> Work instructions
Set down a word-for-word copy of the data below, limited to the lines from the first through the line with "Function was checked".
### Records provided
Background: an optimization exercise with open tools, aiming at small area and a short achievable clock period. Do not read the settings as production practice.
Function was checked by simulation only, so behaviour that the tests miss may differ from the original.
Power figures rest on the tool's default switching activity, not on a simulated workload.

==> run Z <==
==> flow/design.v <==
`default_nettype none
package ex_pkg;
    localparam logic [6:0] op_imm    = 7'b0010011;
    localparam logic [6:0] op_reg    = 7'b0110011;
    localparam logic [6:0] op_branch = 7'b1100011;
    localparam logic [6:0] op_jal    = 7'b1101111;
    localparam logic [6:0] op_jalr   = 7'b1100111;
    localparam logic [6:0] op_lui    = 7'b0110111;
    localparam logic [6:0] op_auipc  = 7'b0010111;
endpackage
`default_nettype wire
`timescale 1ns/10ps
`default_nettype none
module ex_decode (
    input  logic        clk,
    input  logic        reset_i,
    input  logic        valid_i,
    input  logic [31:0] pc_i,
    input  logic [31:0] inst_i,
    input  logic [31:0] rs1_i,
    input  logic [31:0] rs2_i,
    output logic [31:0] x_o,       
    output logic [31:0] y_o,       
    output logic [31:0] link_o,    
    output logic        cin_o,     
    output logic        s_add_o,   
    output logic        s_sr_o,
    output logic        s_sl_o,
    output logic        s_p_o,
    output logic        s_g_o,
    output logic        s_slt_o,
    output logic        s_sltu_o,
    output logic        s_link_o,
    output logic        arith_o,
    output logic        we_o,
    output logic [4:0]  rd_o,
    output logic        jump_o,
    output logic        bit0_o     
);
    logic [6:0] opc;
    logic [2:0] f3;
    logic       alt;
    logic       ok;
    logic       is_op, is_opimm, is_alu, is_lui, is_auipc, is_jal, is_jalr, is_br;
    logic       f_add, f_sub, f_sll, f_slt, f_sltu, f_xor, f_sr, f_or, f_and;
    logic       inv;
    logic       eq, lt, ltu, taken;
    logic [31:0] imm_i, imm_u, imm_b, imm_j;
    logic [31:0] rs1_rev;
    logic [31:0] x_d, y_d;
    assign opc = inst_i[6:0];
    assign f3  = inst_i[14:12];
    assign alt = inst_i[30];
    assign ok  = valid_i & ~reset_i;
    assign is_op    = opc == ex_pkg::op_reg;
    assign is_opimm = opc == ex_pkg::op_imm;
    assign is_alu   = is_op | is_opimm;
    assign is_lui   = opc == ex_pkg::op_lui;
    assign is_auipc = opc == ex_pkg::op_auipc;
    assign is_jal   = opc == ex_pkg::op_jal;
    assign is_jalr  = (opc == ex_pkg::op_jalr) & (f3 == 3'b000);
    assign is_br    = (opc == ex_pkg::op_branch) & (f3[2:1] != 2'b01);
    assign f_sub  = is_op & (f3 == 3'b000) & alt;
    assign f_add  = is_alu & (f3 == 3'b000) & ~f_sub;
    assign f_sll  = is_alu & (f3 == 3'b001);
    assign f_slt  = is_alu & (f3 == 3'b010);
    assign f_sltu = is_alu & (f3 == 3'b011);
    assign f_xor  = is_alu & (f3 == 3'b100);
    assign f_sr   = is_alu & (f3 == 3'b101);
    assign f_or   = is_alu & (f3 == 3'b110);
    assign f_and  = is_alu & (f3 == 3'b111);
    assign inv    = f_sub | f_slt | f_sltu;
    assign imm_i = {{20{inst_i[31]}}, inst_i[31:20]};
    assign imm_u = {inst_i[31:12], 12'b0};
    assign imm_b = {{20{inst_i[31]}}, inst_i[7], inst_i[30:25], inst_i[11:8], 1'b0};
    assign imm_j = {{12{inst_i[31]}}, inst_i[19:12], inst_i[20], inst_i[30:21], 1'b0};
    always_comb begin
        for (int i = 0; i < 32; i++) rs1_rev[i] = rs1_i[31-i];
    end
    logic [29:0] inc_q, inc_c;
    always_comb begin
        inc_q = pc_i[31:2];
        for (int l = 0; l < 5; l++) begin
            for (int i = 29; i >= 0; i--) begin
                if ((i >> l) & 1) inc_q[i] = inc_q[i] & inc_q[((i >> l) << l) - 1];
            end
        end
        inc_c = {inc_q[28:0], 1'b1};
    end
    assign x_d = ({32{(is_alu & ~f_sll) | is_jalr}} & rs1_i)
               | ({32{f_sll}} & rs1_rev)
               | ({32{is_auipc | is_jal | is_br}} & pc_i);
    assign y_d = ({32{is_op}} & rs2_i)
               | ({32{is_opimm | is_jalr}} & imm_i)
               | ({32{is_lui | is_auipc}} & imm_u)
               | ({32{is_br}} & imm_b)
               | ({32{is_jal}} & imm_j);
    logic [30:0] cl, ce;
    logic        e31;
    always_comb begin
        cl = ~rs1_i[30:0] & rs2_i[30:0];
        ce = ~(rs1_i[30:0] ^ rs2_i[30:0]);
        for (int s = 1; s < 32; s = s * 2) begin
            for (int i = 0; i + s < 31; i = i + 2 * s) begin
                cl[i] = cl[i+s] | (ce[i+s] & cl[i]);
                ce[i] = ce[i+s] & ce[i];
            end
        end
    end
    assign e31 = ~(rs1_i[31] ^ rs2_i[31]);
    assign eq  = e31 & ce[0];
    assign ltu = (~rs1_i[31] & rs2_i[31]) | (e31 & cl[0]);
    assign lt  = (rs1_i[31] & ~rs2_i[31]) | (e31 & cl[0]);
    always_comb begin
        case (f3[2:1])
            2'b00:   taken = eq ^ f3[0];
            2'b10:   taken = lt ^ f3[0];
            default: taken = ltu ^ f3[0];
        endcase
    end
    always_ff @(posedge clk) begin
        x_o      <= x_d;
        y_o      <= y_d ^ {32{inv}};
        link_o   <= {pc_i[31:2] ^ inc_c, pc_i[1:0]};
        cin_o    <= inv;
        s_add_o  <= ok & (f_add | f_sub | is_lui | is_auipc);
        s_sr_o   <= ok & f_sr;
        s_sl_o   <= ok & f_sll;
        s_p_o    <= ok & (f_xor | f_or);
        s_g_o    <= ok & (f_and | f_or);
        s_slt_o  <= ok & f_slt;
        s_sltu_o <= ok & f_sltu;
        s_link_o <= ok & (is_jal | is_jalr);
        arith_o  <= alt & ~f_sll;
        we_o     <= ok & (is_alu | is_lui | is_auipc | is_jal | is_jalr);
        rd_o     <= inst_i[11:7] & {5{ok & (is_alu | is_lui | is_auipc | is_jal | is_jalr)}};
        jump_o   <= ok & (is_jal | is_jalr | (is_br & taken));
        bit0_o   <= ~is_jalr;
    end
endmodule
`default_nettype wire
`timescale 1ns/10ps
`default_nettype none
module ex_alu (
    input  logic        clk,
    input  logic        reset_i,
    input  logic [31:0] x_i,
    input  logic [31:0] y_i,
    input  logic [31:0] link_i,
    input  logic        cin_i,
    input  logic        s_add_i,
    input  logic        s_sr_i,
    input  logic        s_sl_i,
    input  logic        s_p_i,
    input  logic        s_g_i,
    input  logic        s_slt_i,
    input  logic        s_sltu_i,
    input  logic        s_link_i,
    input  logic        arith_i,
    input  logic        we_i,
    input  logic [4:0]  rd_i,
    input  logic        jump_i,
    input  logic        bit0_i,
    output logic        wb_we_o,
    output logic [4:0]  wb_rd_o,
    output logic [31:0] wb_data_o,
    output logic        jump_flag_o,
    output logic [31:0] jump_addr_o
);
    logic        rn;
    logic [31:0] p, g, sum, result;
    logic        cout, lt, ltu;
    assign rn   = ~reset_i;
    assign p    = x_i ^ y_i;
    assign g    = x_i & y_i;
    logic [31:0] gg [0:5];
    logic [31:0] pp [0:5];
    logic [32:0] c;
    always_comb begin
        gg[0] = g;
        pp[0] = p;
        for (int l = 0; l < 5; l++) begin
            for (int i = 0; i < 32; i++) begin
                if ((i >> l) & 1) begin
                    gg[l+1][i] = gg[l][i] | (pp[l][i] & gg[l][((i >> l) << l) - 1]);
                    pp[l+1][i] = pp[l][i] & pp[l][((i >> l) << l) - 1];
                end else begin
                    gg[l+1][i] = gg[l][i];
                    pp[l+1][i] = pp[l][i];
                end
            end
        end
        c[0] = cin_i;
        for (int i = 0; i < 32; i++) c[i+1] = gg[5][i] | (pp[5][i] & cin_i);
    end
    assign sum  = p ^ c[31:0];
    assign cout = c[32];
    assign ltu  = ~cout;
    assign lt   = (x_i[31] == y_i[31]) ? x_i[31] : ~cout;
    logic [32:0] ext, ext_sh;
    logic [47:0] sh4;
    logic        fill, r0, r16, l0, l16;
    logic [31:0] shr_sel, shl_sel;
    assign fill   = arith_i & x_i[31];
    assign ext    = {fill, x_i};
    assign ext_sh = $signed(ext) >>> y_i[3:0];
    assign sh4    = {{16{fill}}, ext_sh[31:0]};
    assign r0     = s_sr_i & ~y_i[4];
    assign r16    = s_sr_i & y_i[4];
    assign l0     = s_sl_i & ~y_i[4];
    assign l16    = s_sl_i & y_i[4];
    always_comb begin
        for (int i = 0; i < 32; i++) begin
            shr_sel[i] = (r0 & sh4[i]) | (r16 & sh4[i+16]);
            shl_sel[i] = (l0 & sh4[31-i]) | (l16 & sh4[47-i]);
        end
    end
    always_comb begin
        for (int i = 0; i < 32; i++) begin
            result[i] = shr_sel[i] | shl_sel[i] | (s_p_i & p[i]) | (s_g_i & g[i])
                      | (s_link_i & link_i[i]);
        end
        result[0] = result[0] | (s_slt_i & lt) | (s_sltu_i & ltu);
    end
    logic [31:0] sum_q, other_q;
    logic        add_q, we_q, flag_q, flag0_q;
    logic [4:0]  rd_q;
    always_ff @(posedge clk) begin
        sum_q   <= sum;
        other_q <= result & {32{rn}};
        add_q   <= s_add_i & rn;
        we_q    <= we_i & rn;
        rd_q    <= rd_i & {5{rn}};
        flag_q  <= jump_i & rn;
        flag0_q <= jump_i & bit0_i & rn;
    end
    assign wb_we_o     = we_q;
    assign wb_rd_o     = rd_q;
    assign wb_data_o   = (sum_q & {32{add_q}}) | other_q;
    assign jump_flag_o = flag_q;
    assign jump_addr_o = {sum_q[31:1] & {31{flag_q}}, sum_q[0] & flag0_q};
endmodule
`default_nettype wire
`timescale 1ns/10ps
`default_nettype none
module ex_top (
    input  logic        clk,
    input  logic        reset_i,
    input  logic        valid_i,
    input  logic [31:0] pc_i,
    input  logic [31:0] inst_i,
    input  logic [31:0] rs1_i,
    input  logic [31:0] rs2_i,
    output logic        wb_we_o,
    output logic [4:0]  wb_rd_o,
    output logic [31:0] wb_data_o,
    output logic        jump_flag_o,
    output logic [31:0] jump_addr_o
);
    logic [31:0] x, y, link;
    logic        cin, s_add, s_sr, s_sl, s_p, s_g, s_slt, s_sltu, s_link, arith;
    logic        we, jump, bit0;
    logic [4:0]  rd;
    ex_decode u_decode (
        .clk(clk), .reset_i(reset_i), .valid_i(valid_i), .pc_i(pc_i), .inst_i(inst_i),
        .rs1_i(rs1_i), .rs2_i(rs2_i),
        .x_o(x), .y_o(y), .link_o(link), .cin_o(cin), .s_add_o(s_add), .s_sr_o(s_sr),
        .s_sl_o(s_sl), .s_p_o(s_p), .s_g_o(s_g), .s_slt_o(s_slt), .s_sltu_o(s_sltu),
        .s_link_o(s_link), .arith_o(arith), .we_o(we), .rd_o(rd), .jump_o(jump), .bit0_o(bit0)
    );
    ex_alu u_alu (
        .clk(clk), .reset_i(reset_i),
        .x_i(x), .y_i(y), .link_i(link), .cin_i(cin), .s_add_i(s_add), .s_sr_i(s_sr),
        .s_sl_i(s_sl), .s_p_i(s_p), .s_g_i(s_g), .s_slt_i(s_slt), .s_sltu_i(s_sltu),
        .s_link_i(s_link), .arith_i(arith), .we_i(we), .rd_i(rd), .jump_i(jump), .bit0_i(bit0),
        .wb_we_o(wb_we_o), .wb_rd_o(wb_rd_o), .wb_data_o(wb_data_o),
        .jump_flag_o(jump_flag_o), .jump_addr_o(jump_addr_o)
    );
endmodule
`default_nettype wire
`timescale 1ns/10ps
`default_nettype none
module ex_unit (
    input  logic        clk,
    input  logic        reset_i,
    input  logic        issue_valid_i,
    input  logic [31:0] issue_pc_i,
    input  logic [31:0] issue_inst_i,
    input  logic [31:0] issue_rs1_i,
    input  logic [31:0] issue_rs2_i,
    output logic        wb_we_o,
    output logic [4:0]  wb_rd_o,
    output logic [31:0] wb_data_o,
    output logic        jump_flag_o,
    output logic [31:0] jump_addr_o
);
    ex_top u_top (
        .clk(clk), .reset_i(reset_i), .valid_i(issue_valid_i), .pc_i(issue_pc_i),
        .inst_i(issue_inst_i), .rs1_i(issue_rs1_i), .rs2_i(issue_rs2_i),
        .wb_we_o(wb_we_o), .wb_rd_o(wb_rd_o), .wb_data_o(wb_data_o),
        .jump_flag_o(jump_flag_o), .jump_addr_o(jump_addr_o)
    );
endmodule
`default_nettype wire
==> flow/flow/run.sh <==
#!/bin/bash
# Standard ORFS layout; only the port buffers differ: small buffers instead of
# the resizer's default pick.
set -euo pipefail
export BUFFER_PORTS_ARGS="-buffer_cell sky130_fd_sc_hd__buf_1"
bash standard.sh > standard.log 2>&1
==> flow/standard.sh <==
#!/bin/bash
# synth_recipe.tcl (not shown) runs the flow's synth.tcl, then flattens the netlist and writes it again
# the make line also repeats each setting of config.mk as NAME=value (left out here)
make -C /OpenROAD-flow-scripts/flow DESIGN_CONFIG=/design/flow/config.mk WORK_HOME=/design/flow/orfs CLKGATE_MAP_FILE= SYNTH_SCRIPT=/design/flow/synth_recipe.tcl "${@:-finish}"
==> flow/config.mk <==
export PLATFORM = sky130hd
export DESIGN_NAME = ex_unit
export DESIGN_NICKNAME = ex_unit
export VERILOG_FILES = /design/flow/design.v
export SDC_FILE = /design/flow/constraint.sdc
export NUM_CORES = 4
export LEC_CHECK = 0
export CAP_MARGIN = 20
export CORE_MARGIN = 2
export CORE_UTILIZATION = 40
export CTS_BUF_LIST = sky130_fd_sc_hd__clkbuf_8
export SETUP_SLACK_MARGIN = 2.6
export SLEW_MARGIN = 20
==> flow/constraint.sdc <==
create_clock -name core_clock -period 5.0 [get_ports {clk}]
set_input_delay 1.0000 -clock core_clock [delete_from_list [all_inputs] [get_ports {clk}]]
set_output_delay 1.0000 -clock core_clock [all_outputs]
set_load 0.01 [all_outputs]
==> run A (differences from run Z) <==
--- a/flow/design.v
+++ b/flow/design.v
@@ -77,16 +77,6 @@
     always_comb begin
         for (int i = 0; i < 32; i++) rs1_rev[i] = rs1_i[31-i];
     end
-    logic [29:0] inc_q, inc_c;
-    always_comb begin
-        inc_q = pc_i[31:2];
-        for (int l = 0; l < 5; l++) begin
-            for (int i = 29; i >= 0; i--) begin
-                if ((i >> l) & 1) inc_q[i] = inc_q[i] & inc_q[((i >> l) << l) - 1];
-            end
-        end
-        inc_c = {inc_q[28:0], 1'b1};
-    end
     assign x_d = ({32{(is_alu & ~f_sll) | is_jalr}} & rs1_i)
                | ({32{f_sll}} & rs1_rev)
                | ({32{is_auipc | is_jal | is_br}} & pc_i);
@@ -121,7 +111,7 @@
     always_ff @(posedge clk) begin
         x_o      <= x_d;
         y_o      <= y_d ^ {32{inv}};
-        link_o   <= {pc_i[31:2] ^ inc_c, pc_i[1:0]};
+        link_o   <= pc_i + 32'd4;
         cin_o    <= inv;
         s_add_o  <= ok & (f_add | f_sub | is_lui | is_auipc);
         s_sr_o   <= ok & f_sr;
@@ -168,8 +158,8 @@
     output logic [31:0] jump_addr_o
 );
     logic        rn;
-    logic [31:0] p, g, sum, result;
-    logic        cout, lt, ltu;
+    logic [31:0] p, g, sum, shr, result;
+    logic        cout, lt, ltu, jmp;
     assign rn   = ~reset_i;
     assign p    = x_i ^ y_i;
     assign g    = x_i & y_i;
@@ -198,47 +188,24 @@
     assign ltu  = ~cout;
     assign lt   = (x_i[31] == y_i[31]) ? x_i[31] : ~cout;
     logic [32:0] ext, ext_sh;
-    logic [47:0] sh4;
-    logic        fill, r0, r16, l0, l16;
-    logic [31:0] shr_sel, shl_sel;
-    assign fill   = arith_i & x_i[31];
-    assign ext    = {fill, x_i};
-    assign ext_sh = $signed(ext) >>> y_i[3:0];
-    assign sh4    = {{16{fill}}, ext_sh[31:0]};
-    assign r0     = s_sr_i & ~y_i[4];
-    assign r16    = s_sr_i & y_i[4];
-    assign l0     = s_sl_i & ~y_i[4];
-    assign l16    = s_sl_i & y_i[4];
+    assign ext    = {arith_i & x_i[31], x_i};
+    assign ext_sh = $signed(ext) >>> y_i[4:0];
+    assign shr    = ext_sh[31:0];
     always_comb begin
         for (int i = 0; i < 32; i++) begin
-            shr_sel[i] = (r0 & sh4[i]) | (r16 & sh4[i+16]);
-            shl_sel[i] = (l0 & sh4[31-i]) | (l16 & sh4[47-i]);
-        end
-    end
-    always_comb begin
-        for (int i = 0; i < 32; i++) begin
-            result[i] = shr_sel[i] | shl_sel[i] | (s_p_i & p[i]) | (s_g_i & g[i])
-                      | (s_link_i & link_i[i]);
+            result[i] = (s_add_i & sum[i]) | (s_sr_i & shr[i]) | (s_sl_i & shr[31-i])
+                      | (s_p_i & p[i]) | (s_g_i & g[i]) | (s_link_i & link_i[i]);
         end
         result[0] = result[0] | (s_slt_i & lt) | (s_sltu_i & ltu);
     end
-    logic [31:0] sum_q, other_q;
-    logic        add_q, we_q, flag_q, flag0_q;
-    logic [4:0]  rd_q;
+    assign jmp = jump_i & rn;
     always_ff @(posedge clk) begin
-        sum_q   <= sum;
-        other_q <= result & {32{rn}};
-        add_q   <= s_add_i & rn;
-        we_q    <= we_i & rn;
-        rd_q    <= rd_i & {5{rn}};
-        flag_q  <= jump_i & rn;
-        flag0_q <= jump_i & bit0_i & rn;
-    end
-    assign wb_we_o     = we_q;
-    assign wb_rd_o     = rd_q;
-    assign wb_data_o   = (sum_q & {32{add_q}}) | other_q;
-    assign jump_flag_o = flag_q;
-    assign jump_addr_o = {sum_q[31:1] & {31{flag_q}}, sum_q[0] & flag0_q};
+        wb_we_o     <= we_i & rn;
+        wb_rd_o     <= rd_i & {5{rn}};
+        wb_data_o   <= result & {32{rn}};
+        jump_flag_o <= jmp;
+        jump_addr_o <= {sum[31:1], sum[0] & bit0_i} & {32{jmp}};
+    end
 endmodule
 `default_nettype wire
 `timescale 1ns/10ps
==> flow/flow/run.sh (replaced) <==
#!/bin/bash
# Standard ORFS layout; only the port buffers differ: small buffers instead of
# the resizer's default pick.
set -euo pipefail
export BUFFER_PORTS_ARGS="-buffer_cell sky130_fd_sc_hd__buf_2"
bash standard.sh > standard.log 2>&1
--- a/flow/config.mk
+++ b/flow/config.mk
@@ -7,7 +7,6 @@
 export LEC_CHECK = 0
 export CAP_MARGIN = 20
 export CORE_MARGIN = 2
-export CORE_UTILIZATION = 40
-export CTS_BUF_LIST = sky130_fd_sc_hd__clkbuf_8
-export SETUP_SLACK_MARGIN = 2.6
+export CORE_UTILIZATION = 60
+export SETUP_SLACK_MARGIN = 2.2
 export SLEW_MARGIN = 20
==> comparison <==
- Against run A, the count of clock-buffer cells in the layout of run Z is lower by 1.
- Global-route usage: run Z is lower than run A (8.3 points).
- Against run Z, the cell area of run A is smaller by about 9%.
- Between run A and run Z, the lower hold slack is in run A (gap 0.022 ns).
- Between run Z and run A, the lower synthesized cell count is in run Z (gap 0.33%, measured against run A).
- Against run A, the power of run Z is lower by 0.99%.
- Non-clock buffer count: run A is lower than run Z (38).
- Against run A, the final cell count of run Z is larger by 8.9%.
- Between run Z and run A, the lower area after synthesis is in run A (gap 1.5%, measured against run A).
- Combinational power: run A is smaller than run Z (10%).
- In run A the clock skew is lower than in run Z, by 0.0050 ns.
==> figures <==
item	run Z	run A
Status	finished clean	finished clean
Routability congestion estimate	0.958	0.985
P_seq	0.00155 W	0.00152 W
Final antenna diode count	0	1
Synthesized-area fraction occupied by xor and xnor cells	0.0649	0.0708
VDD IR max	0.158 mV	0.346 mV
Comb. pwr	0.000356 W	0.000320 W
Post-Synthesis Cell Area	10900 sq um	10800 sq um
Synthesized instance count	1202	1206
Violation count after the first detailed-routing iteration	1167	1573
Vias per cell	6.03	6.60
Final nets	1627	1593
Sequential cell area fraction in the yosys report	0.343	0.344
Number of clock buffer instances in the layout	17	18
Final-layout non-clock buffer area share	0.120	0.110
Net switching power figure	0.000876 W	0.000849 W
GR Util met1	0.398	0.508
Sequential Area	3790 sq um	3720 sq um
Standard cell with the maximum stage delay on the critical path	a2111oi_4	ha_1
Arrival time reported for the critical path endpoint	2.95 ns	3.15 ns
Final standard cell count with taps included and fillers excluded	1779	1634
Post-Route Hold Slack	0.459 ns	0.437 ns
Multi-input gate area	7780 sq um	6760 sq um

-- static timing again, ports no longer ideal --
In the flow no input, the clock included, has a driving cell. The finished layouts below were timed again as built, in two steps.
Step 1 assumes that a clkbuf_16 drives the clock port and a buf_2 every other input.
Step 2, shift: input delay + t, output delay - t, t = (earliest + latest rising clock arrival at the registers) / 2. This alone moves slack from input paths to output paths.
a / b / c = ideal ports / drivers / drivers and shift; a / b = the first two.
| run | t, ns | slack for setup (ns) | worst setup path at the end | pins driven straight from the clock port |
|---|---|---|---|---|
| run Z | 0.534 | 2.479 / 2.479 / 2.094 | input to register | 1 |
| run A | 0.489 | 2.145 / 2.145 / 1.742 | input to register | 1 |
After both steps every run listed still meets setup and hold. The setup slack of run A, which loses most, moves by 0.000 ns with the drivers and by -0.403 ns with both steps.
######
> Task output
Background: an optimization exercise with open tools, aiming at small area and a short achievable clock period. Do not read the settings as production practice.
Function was checked by simulation only, so behaviour that the tests miss may differ from the original.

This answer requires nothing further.